**WHAT IS BEING ASKED**
Below are lines of data, and only some are wanted. Please repeat exactly those from the line that has "Number of global-route" through the line that has "Initial core utilization".

**MATERIAL PROVIDED**
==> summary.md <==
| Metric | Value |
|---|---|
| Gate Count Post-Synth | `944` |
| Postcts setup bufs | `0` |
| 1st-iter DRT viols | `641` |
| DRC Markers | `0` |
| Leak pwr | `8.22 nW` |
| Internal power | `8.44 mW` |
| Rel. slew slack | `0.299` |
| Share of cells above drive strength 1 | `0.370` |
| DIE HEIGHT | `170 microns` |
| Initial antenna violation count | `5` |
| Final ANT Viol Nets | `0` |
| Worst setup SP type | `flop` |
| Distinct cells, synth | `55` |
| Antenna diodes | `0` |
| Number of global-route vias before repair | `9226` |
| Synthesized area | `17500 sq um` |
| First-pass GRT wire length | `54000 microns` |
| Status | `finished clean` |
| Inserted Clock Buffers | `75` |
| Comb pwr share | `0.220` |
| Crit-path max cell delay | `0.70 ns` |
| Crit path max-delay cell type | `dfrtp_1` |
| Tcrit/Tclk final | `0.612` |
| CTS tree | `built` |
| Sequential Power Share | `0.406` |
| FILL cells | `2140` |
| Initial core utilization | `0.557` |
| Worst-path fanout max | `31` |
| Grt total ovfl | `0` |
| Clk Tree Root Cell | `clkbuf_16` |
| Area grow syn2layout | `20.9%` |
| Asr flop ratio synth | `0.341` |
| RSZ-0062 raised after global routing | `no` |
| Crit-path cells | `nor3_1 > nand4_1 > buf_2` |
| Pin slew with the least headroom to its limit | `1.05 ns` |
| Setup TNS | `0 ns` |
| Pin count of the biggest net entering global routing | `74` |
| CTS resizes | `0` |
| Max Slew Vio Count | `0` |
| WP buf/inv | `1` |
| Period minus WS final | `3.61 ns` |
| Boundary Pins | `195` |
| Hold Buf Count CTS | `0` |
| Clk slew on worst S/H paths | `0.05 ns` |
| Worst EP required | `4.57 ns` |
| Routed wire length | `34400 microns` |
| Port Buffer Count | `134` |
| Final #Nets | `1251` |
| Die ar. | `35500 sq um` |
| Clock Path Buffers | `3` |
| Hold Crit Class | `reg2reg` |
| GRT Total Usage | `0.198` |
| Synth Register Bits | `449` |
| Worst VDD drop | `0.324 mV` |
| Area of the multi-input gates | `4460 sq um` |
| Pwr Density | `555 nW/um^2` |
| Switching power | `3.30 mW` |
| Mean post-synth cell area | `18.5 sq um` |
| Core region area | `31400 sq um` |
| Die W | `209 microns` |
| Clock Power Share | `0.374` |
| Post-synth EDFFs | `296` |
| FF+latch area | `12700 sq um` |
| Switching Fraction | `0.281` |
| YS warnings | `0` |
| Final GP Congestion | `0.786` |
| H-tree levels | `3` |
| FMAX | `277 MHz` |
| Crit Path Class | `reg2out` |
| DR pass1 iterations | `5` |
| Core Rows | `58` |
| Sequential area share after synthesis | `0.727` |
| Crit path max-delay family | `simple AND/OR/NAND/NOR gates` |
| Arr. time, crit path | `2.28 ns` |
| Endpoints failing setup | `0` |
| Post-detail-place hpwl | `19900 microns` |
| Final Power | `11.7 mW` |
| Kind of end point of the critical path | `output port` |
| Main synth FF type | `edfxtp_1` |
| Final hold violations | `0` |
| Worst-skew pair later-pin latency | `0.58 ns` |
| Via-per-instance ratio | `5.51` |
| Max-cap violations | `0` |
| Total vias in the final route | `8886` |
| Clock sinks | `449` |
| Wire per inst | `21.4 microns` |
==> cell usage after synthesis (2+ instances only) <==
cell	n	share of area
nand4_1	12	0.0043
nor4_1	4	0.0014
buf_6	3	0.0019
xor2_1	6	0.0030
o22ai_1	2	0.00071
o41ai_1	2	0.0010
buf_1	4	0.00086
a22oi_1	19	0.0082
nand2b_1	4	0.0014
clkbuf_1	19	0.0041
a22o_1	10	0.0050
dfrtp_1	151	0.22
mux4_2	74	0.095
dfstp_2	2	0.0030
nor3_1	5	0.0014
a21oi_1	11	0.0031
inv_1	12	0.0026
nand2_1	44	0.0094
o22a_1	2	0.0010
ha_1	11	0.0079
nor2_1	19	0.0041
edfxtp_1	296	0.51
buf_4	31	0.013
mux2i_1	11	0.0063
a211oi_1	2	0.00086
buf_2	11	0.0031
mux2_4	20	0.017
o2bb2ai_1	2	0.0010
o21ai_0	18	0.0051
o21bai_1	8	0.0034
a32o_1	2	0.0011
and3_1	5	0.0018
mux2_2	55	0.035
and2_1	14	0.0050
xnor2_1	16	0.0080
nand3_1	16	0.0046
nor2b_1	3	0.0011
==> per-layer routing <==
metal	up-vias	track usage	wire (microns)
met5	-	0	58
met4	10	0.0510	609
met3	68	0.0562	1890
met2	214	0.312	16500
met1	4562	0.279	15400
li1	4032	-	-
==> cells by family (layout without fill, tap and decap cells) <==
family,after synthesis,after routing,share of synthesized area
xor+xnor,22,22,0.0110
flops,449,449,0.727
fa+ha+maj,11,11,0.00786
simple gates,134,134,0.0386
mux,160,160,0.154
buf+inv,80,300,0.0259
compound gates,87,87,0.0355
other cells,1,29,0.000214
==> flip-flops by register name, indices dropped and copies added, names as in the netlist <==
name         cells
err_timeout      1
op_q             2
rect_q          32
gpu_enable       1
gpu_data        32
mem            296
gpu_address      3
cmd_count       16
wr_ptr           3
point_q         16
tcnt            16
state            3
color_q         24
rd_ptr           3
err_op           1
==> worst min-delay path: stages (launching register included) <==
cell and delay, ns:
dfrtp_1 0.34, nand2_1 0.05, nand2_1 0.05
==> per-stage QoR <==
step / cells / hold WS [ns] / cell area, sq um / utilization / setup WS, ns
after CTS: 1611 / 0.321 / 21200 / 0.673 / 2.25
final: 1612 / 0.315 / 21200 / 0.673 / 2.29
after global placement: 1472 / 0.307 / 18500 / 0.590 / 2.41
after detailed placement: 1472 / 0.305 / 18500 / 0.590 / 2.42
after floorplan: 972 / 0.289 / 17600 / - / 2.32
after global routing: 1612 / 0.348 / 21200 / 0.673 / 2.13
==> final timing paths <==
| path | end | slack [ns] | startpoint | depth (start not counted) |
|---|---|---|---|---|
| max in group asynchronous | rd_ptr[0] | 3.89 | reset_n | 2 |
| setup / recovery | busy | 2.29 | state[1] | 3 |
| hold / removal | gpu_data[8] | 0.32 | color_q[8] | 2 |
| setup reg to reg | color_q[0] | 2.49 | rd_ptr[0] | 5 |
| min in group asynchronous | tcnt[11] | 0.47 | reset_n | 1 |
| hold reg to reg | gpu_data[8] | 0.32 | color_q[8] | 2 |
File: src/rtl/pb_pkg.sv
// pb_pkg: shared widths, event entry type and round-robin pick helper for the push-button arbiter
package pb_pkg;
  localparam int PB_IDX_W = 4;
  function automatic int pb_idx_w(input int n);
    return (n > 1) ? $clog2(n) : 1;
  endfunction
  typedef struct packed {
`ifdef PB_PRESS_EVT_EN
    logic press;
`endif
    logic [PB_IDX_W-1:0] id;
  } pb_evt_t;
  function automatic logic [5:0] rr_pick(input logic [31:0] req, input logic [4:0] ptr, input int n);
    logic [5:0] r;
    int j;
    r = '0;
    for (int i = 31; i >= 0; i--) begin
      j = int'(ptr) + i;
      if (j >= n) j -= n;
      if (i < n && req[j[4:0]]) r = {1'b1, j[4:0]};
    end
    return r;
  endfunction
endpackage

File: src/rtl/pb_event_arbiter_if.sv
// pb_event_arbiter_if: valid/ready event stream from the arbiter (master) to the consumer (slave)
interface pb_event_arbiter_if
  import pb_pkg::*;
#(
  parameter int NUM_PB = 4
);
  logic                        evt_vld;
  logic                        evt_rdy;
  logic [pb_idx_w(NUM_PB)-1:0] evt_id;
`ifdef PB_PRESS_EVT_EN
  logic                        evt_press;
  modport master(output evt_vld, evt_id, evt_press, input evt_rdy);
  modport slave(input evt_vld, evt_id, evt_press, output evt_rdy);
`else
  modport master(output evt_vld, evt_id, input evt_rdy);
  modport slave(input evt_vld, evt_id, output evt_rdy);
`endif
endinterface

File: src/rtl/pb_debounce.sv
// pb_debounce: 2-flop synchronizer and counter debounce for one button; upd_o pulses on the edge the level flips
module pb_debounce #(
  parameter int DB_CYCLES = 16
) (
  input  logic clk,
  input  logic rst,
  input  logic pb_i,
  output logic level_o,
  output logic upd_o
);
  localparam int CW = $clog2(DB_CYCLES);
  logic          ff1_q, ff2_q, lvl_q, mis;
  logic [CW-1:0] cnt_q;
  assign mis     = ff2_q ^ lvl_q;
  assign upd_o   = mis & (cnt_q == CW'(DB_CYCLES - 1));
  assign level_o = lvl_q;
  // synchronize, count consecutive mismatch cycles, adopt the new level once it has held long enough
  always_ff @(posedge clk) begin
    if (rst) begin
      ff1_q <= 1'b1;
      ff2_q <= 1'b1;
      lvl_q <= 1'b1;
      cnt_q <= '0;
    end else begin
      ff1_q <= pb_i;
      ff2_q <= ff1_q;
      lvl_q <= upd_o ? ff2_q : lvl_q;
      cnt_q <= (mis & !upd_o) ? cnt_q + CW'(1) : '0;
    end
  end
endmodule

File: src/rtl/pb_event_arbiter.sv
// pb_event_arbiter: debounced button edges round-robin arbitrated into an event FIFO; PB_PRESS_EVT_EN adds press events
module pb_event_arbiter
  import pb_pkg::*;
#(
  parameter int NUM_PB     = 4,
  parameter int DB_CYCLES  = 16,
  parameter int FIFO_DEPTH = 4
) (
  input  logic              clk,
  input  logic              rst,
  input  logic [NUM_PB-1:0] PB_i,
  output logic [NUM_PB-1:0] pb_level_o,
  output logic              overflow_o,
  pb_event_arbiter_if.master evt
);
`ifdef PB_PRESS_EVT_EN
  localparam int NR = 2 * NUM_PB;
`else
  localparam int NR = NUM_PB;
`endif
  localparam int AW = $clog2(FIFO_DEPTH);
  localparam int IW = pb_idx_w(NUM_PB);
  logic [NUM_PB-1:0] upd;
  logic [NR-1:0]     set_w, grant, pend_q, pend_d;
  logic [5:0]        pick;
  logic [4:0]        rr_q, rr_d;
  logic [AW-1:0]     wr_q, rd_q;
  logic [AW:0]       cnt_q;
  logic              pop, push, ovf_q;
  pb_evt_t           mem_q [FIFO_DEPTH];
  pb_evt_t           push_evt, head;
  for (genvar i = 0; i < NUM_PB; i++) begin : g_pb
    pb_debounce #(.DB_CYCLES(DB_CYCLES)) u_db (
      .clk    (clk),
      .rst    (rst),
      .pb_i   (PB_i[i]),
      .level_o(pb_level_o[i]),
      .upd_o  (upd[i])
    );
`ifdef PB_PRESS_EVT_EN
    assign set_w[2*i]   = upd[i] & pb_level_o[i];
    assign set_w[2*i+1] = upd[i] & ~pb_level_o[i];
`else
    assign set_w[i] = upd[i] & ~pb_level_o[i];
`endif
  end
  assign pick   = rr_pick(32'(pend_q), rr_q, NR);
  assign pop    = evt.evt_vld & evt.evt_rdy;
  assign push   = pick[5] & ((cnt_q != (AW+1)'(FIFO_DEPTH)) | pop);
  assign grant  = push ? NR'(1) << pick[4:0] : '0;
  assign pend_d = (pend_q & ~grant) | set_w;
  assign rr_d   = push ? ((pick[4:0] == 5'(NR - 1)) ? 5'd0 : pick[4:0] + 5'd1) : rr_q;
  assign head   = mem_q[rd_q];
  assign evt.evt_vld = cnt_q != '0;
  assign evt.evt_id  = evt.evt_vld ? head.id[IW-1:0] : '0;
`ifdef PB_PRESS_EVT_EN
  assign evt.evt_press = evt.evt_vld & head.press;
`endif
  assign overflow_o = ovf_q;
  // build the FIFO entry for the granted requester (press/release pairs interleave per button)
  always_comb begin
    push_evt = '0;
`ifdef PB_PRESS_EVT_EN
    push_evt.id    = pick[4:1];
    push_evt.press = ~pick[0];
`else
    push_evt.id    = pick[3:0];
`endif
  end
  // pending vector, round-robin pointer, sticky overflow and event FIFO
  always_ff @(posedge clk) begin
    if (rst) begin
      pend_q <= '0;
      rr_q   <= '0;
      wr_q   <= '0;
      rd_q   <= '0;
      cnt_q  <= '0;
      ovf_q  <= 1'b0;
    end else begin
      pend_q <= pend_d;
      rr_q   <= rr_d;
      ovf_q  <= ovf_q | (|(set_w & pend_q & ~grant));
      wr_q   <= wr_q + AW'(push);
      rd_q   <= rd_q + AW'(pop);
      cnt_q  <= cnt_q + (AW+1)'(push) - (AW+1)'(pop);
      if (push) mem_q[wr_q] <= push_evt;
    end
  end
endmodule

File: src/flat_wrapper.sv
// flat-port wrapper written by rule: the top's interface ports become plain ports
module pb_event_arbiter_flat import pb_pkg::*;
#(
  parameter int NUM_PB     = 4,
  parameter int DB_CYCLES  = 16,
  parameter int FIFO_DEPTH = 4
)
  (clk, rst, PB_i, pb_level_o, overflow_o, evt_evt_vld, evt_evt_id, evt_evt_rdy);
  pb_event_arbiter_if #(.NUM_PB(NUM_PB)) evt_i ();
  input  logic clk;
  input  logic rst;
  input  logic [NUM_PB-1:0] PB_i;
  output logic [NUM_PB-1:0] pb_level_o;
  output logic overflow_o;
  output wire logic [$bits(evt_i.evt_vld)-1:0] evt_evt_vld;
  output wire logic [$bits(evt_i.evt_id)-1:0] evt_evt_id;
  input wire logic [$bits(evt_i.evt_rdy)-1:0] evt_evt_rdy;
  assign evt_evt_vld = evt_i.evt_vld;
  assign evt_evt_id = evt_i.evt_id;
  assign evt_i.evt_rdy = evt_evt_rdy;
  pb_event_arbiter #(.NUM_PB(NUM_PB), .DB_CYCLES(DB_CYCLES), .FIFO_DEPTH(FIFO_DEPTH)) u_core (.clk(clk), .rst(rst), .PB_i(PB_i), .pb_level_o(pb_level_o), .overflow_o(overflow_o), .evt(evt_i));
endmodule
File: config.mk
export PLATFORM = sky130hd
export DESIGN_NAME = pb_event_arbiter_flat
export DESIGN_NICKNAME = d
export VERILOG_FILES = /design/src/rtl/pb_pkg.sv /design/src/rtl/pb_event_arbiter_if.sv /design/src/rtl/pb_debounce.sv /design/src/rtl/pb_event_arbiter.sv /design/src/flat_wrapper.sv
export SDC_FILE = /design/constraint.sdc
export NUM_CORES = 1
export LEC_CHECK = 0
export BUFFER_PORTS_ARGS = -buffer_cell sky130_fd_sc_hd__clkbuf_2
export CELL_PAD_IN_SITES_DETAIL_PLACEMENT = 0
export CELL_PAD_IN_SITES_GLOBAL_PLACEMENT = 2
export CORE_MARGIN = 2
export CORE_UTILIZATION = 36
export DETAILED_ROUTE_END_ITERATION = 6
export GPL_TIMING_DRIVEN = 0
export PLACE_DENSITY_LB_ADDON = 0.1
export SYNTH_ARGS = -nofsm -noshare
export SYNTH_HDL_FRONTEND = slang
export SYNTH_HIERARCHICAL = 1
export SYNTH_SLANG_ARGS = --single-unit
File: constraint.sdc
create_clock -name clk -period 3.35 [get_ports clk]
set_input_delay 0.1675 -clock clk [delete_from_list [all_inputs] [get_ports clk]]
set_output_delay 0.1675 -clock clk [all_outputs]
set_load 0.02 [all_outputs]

**SOLUTION TO THIS PROBLEM**
| Number of global-route vias before repair | `9226` |
| Synthesized area | `17500 sq um` |
| First-pass GRT wire length | `54000 microns` |
| Status | `finished clean` |
| Inserted Clock Buffers | `75` |
| Comb pwr share | `0.220` |
| Crit-path max cell delay | `0.70 ns` |
| Crit path max-delay cell type | `dfrtp_1` |
| Tcrit/Tclk final | `0.612` |
| CTS tree | `built` |
| Sequential Power Share | `0.406` |
| FILL cells | `2140` |
| Initial core utilization | `0.557` |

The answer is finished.